Vector search on object storage
A multi-tenant search engine that pairs LanceDB with a tiered RAM + NVMe cache. Every namespace lives on S3 with near-zero idle cost. Every cache hit costs zero S3 requests.
How it works
Firn stores every namespace under its own S3 prefix using LanceDB as the storage engine. A tiered cache powered by foyer sits in front of S3, serving repeated queries from RAM or NVMe in microseconds instead of milliseconds. Writes automatically invalidate the cache for the affected namespace using an O(1) generation counter strategy.
The result: your data lives cheaply on S3, but hot queries feel local.
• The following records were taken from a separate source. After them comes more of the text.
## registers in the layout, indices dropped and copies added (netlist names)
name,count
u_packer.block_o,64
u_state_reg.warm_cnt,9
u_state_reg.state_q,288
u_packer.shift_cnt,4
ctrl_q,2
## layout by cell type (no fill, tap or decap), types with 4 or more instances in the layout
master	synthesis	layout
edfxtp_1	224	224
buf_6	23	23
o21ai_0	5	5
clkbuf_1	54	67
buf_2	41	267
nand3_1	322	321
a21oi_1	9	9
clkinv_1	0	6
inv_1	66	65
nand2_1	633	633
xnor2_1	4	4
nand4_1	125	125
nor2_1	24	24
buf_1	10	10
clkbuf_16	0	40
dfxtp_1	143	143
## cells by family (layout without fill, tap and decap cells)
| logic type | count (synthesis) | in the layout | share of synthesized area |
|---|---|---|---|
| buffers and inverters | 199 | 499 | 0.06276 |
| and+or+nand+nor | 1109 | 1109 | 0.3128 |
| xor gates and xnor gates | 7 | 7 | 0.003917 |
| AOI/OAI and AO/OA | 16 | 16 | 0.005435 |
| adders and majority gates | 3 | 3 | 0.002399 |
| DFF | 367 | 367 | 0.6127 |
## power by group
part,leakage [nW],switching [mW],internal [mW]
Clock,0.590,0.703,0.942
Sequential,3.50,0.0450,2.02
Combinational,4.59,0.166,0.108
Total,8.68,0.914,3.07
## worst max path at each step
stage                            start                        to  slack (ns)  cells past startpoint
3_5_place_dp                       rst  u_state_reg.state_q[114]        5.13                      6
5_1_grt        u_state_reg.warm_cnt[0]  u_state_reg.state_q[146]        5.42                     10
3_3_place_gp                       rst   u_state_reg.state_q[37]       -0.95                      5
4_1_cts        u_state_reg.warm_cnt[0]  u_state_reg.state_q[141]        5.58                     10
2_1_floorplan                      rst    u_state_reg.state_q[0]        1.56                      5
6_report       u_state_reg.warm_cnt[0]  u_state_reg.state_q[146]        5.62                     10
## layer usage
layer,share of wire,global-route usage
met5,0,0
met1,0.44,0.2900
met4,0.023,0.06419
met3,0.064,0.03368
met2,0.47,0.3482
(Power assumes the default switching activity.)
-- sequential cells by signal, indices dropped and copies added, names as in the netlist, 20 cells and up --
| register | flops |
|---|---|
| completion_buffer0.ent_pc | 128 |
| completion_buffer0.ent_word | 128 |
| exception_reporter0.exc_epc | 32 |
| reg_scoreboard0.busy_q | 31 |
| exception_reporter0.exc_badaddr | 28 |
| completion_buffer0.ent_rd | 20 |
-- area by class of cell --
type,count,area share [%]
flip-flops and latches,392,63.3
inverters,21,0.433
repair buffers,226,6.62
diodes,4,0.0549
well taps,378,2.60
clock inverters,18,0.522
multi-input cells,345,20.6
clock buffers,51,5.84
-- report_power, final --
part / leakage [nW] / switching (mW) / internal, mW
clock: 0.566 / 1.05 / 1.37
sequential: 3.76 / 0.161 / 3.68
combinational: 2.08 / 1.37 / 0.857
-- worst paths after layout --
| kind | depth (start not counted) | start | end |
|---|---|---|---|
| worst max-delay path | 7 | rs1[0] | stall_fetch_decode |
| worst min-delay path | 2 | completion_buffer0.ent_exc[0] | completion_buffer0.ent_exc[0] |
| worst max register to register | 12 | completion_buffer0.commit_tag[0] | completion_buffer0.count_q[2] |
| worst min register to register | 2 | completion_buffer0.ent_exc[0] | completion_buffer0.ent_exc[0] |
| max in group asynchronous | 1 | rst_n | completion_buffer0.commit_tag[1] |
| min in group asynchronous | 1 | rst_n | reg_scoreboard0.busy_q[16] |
**src/common/ice51_pkg.sv**
```systemverilog
package ice51_pkg;

   ////////////////////////////////////////
   // widths

   typedef logic [7:0]  byte_t;       // data byte
   typedef logic [8:0]  code_addr_t;  // 512 byte code space
   typedef logic [15:0] dptr_t;
   typedef logic [2:0]  reg_idx_t;    // r0..r7

   ////////////////////////////////////////
   // state machines and decoded ops

   typedef enum logic [2:0] {
      ST_FETCH, ST_DECODE0, ST_DECODE1, ST_DECODE2, ST_EXECUTE
   } cpu_state_e;

   typedef enum logic [4:0] {
      ALU_NONE, ALU_MOV_IMM, ALU_ADD_IMM, ALU_ADD_REG, ALU_SUBB_IMM, ALU_SUBB_REG,
      ALU_XRL_IMM, ALU_INC_REG, ALU_MOV_REG_IMM, ALU_MOV_REG_ACC, ALU_MOV_ACC_REG,
      ALU_CLR_ACC, ALU_DEC_ACC, ALU_CLR_C, ALU_MOV_DPTR, ALU_MOVX_WR, ALU_MOVX_RD
   } alu_op_e;

   typedef enum logic [2:0] {
      BR_NONE, BR_SJMP, BR_JZ, BR_JNZ, BR_JC, BR_JNC, BR_LJMP
   } branch_e;

   typedef enum logic [1:0] {
      UART_IDLE, UART_START, UART_DATA, UART_STOP
   } uart_state_e;

   ////////////////////////////////////////
   // opcodes, register forms keep rn in [2:0]

   localparam byte_t OP_LJMP        = 8'h02;  // ljmp addr16
   localparam byte_t OP_INCR_BASE   = 8'h08;  // inc rn
   localparam byte_t OP_DECA        = 8'h14;
   localparam byte_t OP_ADDAI       = 8'h24;
   localparam byte_t OP_ADDAR_BASE  = 8'h28;
   localparam byte_t OP_JC          = 8'h40;
   localparam byte_t OP_JNC         = 8'h50;
   localparam byte_t OP_JZ          = 8'h60;
   localparam byte_t OP_XRLAI       = 8'h64;
   localparam byte_t OP_JNZ         = 8'h70;
   localparam byte_t OP_MOVAI       = 8'h74;
   localparam byte_t OP_MOVRI_BASE  = 8'h78;  // mov rn,#imm
   localparam byte_t OP_SJMP        = 8'h80;
   localparam byte_t OP_MOVDPTR     = 8'h90;  // high byte first
   localparam byte_t OP_SUBBAI      = 8'h94;
   localparam byte_t OP_SUBBAR_BASE = 8'h98;
   localparam byte_t OP_CLRC        = 8'hC3;
   localparam byte_t OP_MOVXAD      = 8'hE0;  // movx a,@dptr
   localparam byte_t OP_CLRA        = 8'hE4;
   localparam byte_t OP_MOVAR_BASE  = 8'hE8;
   localparam byte_t OP_MOVXDA      = 8'hF0;  // movx @dptr,a
   localparam byte_t OP_MOVRA_BASE  = 8'hF8;

   // io ports seen through dptr
   localparam dptr_t UART_STAT_ADDR = 16'h0200;
   localparam dptr_t UART_TX_ADDR   = 16'h0201;

endpackage
```
**src/ice51.sv**
```systemverilog
`timescale 1ns/1ns

module ice51
   import ice51_pkg::*;
#(
   parameter int CLKS_PER_BIT = 104,
   parameter int RESET_PC     = 0
) (
   input  logic       i_clk,
   input  logic       i_nrst,
   output code_addr_t o_code_addr,
   input  byte_t      i_code_data,
   output logic       o_uart_tx
);
   logic       pc_inc;
   logic       exec;
   alu_op_e    alu_op;
   branch_e    branch;
   reg_idx_t   reg_idx;
   byte_t      op1;
   byte_t      op2;
   logic       acc_zero;
   logic       carry;
   logic       tx_wr;
   byte_t      tx_data;
   logic       tx_busy;
   code_addr_t pc;

   assign o_code_addr = pc;  // rom is read straight from the pc

   ice51_decode u_decode (
      .i_clk(i_clk), .i_nrst(i_nrst), .i_code_data(i_code_data),
      .o_pc_inc(pc_inc), .o_exec(exec), .o_alu_op(alu_op), .o_branch(branch),
      .o_reg_idx(reg_idx), .o_op1(op1), .o_op2(op2)
   );

   ice51_execute u_execute (
      .i_clk(i_clk), .i_nrst(i_nrst), .i_exec(exec), .i_alu_op(alu_op),
      .i_reg_idx(reg_idx), .i_op1(op1), .i_op2(op2), .i_tx_busy(tx_busy),
      .o_acc_zero(acc_zero), .o_carry(carry), .o_tx_wr(tx_wr), .o_tx_data(tx_data)
   );

   ice51_branch #(.RESET_PC(RESET_PC)) u_branch (
      .i_clk(i_clk), .i_nrst(i_nrst), .i_pc_inc(pc_inc), .i_exec(exec),
      .i_branch(branch), .i_op1(op1), .i_op2(op2), .i_acc_zero(acc_zero),
      .i_carry(carry), .o_pc(pc)
   );

   ice51_uart_tx #(.CLKS_PER_BIT(CLKS_PER_BIT)) u_uart_tx (
      .i_clk(i_clk), .i_nrst(i_nrst), .i_wr(tx_wr), .i_data(tx_data),
      .o_busy(tx_busy), .o_tx(o_uart_tx)
   );

endmodule

```
**src/uart/ice51_uart_tx.sv**
```systemverilog
`timescale 1ns/1ns

module ice51_uart_tx
   import ice51_pkg::*;
#(
   parameter int CLKS_PER_BIT = 104
) (
   input  logic  i_clk,
   input  logic  i_nrst,
   input  logic  i_wr,
   input  byte_t i_data,
   output logic  o_busy,
   output logic  o_tx
);
   localparam int CNT_W = $clog2(CLKS_PER_BIT + 1);
   localparam logic [CNT_W-1:0] CNT_LAST = CNT_W'(CLKS_PER_BIT - 1);

   uart_state_e      state, state_nxt;
   logic [CNT_W-1:0] clk_cnt;
   logic [2:0]       bit_cnt;  // data bit index
   byte_t            shift;
   logic             bit_end;

   assign bit_end = (clk_cnt == CNT_LAST);

   ////////////////////////////////////////
   // frame sequencing

   always_comb begin
      state_nxt = state;
      case (state)
         UART_IDLE:  if (i_wr) state_nxt = UART_START;  // writes while busy are lost
         UART_START: if (bit_end) state_nxt = UART_DATA;
         UART_DATA:  if (bit_end && bit_cnt == 3'd7) state_nxt = UART_STOP;
         UART_STOP:  if (bit_end) state_nxt = UART_IDLE;
         default:    state_nxt = UART_IDLE;
      endcase
   end

   always_ff @(posedge i_clk or negedge i_nrst) begin
      if (!i_nrst) begin
         state   <= UART_IDLE;
         clk_cnt <= '0;
         bit_cnt <= 3'd0;
      end else begin
         state <= state_nxt;
         // bit period restarts with every bit
         if (state == UART_IDLE || bit_end) clk_cnt <= '0;
         else                                clk_cnt <= clk_cnt + 1'b1;
         if (state == UART_DATA && bit_end) bit_cnt <= bit_cnt + 3'd1;
         else if (state == UART_IDLE)       bit_cnt <= 3'd0;
      end
   end

   // lsb first
   always_ff @(posedge i_clk) begin
      if (state == UART_IDLE && i_wr)       shift <= i_data;
      else if (state == UART_DATA && bit_end) shift <= {1'b1, shift[7:1]};
   end

   ////////////////////////////////////////
   // line and status

   always_comb begin
      case (state)
         UART_START: o_tx = 1'b0;
         UART_DATA:  o_tx = shift[0];
         default:    o_tx = 1'b1;  // idle and stop
      endcase
   end

   assign o_busy = (state != UART_IDLE);

endmodule

```
**src/core/ice51_branch.sv**
```systemverilog
`timescale 1ns/1ns

module ice51_branch
   import ice51_pkg::*;
#(
   parameter int RESET_PC = 0
) (
   input  logic       i_clk,
   input  logic       i_nrst,
   input  logic       i_pc_inc,
   input  logic       i_exec,
   input  branch_e    i_branch,
   input  byte_t      i_op1,
   input  byte_t      i_op2,
   input  logic       i_acc_zero,
   input  logic       i_carry,
   output code_addr_t o_pc
);
   code_addr_t pc, pc_nxt;
   code_addr_t rel_target;
   code_addr_t abs_target;
   dptr_t      abs_full;
   logic       cond;
   logic       taken;

   ////////////////////////////////////////
   // targets

   // pc already points past the instruction in EXECUTE
   assign rel_target = pc + {i_op1[7], i_op1};
   assign abs_full   = {i_op1, i_op2};
   assign abs_target = abs_full[8:0];  // upper bits outside code space

   always_comb begin
      case (i_branch)
         BR_SJMP, BR_LJMP: cond = 1'b1;
         BR_JZ:            cond = i_acc_zero;
         BR_JNZ:           cond = ~i_acc_zero;
         BR_JC:            cond = i_carry;
         BR_JNC:           cond = ~i_carry;
         default:          cond = 1'b0;
      endcase
   end

   assign taken = i_exec & cond;

   always_comb begin
      pc_nxt = pc;
      if (taken)         pc_nxt = (i_branch == BR_LJMP) ? abs_target : rel_target;
      else if (i_pc_inc) pc_nxt = pc + 9'd1;
   end

   always_ff @(posedge i_clk or negedge i_nrst) begin
      if (!i_nrst) pc <= code_addr_t'(RESET_PC);
      else         pc <= pc_nxt;
   end

   assign o_pc = pc;

endmodule

```
**src/core/ice51_execute.sv**
```systemverilog
`timescale 1ns/1ns

module ice51_execute
   import ice51_pkg::*;
(
   input  logic     i_clk,
   input  logic     i_nrst,
   input  logic     i_exec,
   input  alu_op_e  i_alu_op,
   input  reg_idx_t i_reg_idx,
   input  byte_t    i_op1,
   input  byte_t    i_op2,
   input  logic     i_tx_busy,
   output logic     o_acc_zero,
   output logic     o_carry,
   output logic     o_tx_wr,
   output byte_t    o_tx_data
);
   byte_t      acc, acc_nxt;
   byte_t      regs [8];
   byte_t      reg_rd;
   byte_t      reg_nxt;
   logic       reg_wr;
   logic       carry, carry_nxt;
   dptr_t      dptr, dptr_nxt;
   byte_t      sub_opnd;
   logic [8:0] sub_full;  // bit 8 is the borrow out
   logic       sel_tx;
   logic       sel_stat;

   assign reg_rd = regs[i_reg_idx];

   ////////////////////////////////////////
   // io decode

   assign sel_tx   = (dptr == UART_TX_ADDR);
   assign sel_stat = (dptr == UART_STAT_ADDR);

   assign o_tx_wr   = i_exec & (i_alu_op == ALU_MOVX_WR) & sel_tx;
   assign o_tx_data = acc;

   ////////////////////////////////////////
   // alu

   // borrow in comes from carry
   assign sub_opnd = (i_alu_op == ALU_SUBB_REG) ? reg_rd : i_op1;
   assign sub_full = {1'b0, acc} - {1'b0, sub_opnd} - {8'd0, carry};

   always_comb begin
      acc_nxt   = acc;
      carry_nxt = carry;
      dptr_nxt  = dptr;
      reg_nxt   = reg_rd;
      reg_wr    = 1'b0;
      case (i_alu_op)
         ALU_MOV_IMM:  acc_nxt = i_op1;
         ALU_ADD_IMM:  acc_nxt = acc + i_op1;  // carry untouched
         ALU_ADD_REG:  acc_nxt = acc + reg_rd;
         ALU_SUBB_IMM,
         ALU_SUBB_REG: begin
            acc_nxt   = sub_full[7:0];
            carry_nxt = sub_full[8];
         end
         ALU_XRL_IMM:  acc_nxt = acc ^ i_op1;
         ALU_INC_REG: begin
            reg_nxt = reg_rd + 8'd1;
            reg_wr  = 1'b1;
         end
         ALU_MOV_REG_IMM: begin
            reg_nxt = i_op1;
            reg_wr  = 1'b1;
         end
         ALU_MOV_REG_ACC: begin
            reg_nxt = acc;
            reg_wr  = 1'b1;
         end
         ALU_MOV_ACC_REG: acc_nxt = reg_rd;
         ALU_CLR_ACC:  acc_nxt = 8'h00;
         ALU_DEC_ACC:  acc_nxt = acc - 8'd1;
         ALU_CLR_C:    carry_nxt = 1'b0;
         ALU_MOV_DPTR: dptr_nxt = {i_op1, i_op2};  // op1 is dph
         ALU_MOVX_RD: begin
            if (sel_stat) acc_nxt = {7'd0, i_tx_busy};
         end
         default: ;  // nop, movx write handled by io decode
      endcase
   end

   ////////////////////////////////////////
   // architectural state

   always_ff @(posedge i_clk or negedge i_nrst) begin
      if (!i_nrst) begin
         acc   <= 8'h00;
         carry <= 1'b0;
         dptr  <= 16'h0000;
      end else if (i_exec) begin
         acc   <= acc_nxt;
         carry <= carry_nxt;
         dptr  <= dptr_nxt;
      end
   end

   always_ff @(posedge i_clk or negedge i_nrst) begin
      if (!i_nrst) begin
         for (int i = 0; i < 8; i++) regs[i] <= 8'h00;
      end else if (i_exec && reg_wr) begin
         regs[i_reg_idx] <= reg_nxt;
      end
   end

   assign o_acc_zero = (acc == 8'h00);
   assign o_carry    = carry;

endmodule

```
**src/core/ice51_decode.sv**
```systemverilog
`timescale 1ns/1ns

module ice51_decode
   import ice51_pkg::*;
(
   input  logic     i_clk,
   input  logic     i_nrst,
   input  byte_t    i_code_data,
   output logic     o_pc_inc,
   output logic     o_exec,
   output alu_op_e  o_alu_op,
   output branch_e  o_branch,
   output reg_idx_t o_reg_idx,
   output byte_t    o_op1,
   output byte_t    o_op2
);
   cpu_state_e state, state_nxt;
   byte_t      opcode;
   byte_t      op1_q;
   byte_t      op2_q;
   logic [1:0] ins_len;  // bytes incl. opcode

   ////////////////////////////////////////
   // sequencer

   always_comb begin
      case (state)
         ST_FETCH:   state_nxt = ST_DECODE0;
         ST_DECODE0: state_nxt = (ins_len > 2'd1) ? ST_DECODE1 : ST_EXECUTE;
         ST_DECODE1: state_nxt = (ins_len == 2'd3) ? ST_DECODE2 : ST_EXECUTE;
         ST_DECODE2: state_nxt = ST_EXECUTE;
         default:    state_nxt = ST_FETCH;
      endcase
   end

   always_ff @(posedge i_clk or negedge i_nrst) begin
      if (!i_nrst) state <= ST_FETCH;
      else         state <= state_nxt;
   end

   // one pulse per consumed code byte
   assign o_pc_inc = (state == ST_FETCH) | (state == ST_DECODE1) | (state == ST_DECODE2);
   assign o_exec   = (state == ST_EXECUTE);

   ////////////////////////////////////////
   // opcode and operand latches

   always_ff @(posedge i_clk or negedge i_nrst) begin
      if (!i_nrst)                opcode <= 8'h00;
      else if (state == ST_FETCH) opcode <= i_code_data;  // valid from DECODE0 on
   end

   always_ff @(posedge i_clk) begin
      if (state == ST_DECODE1) op1_q <= i_code_data;
      if (state == ST_DECODE2) op2_q <= i_code_data;
   end

   assign o_op1     = op1_q;
   assign o_op2     = op2_q;
   assign o_reg_idx = opcode[2:0];

   ////////////////////////////////////////
   // classification

   always_comb begin
      o_alu_op = ALU_NONE;
      o_branch = BR_NONE;
      ins_len  = 2'd1;  // unknown opcodes fall through as 1 byte
      case (opcode)
         OP_MOVAI:    begin o_alu_op = ALU_MOV_IMM;  ins_len = 2'd2; end
         OP_ADDAI:    begin o_alu_op = ALU_ADD_IMM;  ins_len = 2'd2; end
         OP_SUBBAI:   begin o_alu_op = ALU_SUBB_IMM; ins_len = 2'd2; end
         OP_XRLAI:    begin o_alu_op = ALU_XRL_IMM;  ins_len = 2'd2; end
         OP_DECA:     o_alu_op = ALU_DEC_ACC;
         OP_CLRA:     o_alu_op = ALU_CLR_ACC;
         OP_CLRC:     o_alu_op = ALU_CLR_C;
         OP_MOVXAD:   o_alu_op = ALU_MOVX_RD;
         OP_MOVXDA:   o_alu_op = ALU_MOVX_WR;
         OP_MOVDPTR:  begin o_alu_op = ALU_MOV_DPTR; ins_len = 2'd3; end
         OP_SJMP:     begin o_branch = BR_SJMP; ins_len = 2'd2; end
         OP_JZ:       begin o_branch = BR_JZ;   ins_len = 2'd2; end
         OP_JNZ:      begin o_branch = BR_JNZ;  ins_len = 2'd2; end
         OP_JC:       begin o_branch = BR_JC;   ins_len = 2'd2; end
         OP_JNC:      begin o_branch = BR_JNC;  ins_len = 2'd2; end
         OP_LJMP:     begin o_branch = BR_LJMP; ins_len = 2'd3; end
         default: begin
            // rn forms, match on top 5 bits
            case (opcode[7:3])
               OP_INCR_BASE[7:3]:   o_alu_op = ALU_INC_REG;
               OP_ADDAR_BASE[7:3]:  o_alu_op = ALU_ADD_REG;
               OP_SUBBAR_BASE[7:3]: o_alu_op = ALU_SUBB_REG;
               OP_MOVAR_BASE[7:3]:  o_alu_op = ALU_MOV_ACC_REG;
               OP_MOVRA_BASE[7:3]:  o_alu_op = ALU_MOV_REG_ACC;
               OP_MOVRI_BASE[7:3]: begin
                  o_alu_op = ALU_MOV_REG_IMM;
                  ins_len  = 2'd2;
               end
               default: o_alu_op = ALU_NONE;
            endcase
         end
      endcase
   end

endmodule

```
$ cat src/hw/sm3_expnd_top.sv
`timescale 1ns/1ps

module sm3_expnd_top
    import sm3_expnd_pkg::*;
(
    input  logic        clk,
    input  logic        rst_n,

    input  pad_beat_t   pad_beat_i,
    input  logic        pad_vld_i,
    output logic        pad_rdy_o,

    output expnd_pair_t expnd_pair_o,
    output logic        expnd_vld_o
);

    window_cmd_e                     win_cmd;
    sm3_word_t [WORDS_PER_BLOCK-1:0] taps;
    sm3_word_t                       new_word;
    sm3_word_t                       wj;
    sm3_word_t                       wjj;
    logic                            expnd_lst;

    ////////////////////////////////
    // control
    ////////////////////////////////

    expnd_ctrl u_ctrl (
        .clk         (clk),
        .rst_n       (rst_n),
        .pad_vld_i   (pad_vld_i),
        .pad_lst_i   (pad_beat_i.lst),
        .pad_rdy_o   (pad_rdy_o),
        .win_cmd_o   (win_cmd),
        .expnd_vld_o (expnd_vld_o),
        .expnd_lst_o (expnd_lst)
    );

    ////////////////////////////////
    // datapath
    ////////////////////////////////

    word_window u_window (
        .clk           (clk),
        .rst_n         (rst_n),
        .win_cmd_i     (win_cmd),
        .load_word_i   (pad_beat_i.word),
        .expand_word_i (new_word),
        .taps_o        (taps)
    );

    word_expander u_expander (
        .taps_i     (taps),
        .new_word_o (new_word),
        .wj_o       (wj),
        .wjj_o      (wjj)
    );

    assign expnd_pair_o = '{wj: wj, wjj: wjj, lst: expnd_lst};

endmodule

$ cat src/hw/word_expander.sv
`timescale 1ns/1ps

module word_expander
    import sm3_expnd_pkg::*;
(
    input  sm3_word_t [WORDS_PER_BLOCK-1:0]  taps_i,
    output sm3_word_t                        new_word_o,
    output sm3_word_t                        wj_o,
    output sm3_word_t                        wjj_o
);

    sm3_word_t p1_in;

    function automatic sm3_word_t rotl(sm3_word_t x, int unsigned n);
        rotl = (x << n) | (x >> ($bits(sm3_word_t) - n));
    endfunction

    function automatic sm3_word_t p1(sm3_word_t x);
        p1 = x ^ rotl(x, ROT_P1_A) ^ rotl(x, ROT_P1_B);
    endfunction

    ////////////////////////////////
    // recurrence
    ////////////////////////////////

    // taps 0, 7, 13 are w(j-16), w(j-9), w(j-3)
    assign p1_in = taps_i[0] ^ taps_i[7] ^ rotl(taps_i[13], ROT_MSG_A);

    // taps 3, 10 are w(j-13), w(j-6)
    assign new_word_o = p1(p1_in) ^ rotl(taps_i[3], ROT_MSG_B) ^ taps_i[10];

    ////////////////////////////////
    // output pair
    ////////////////////////////////

    // wj sits WJJ_TAP below the newest word
    assign wj_o  = taps_i[WORDS_PER_BLOCK-1-WJJ_TAP];
    assign wjj_o = taps_i[WORDS_PER_BLOCK-1-WJJ_TAP] ^ taps_i[WORDS_PER_BLOCK-1];

endmodule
The /metrics endpoint shows exactly how many S3 requests the cache is saving you.
Documentation
Quickstart
Docker Compose up, first upsert, first query, and check your metrics in under two minutes.
API Reference
All nine endpoints with request and response schemas, status codes, and curl examples.
Configuration
Environment variables for S3 backends, cache sizing, bind address, and logging.
Architecture
Tiered storage, cache invalidation, namespace isolation, and the query and write paths.
Deployment
Run locally with Docker Compose, deploy to production with the multi-stage Dockerfile, or connect to AWS, MinIO, or R2.
Monitoring
Prometheus metrics, PromQL examples, alerting rules, and Grafana dashboard guidance.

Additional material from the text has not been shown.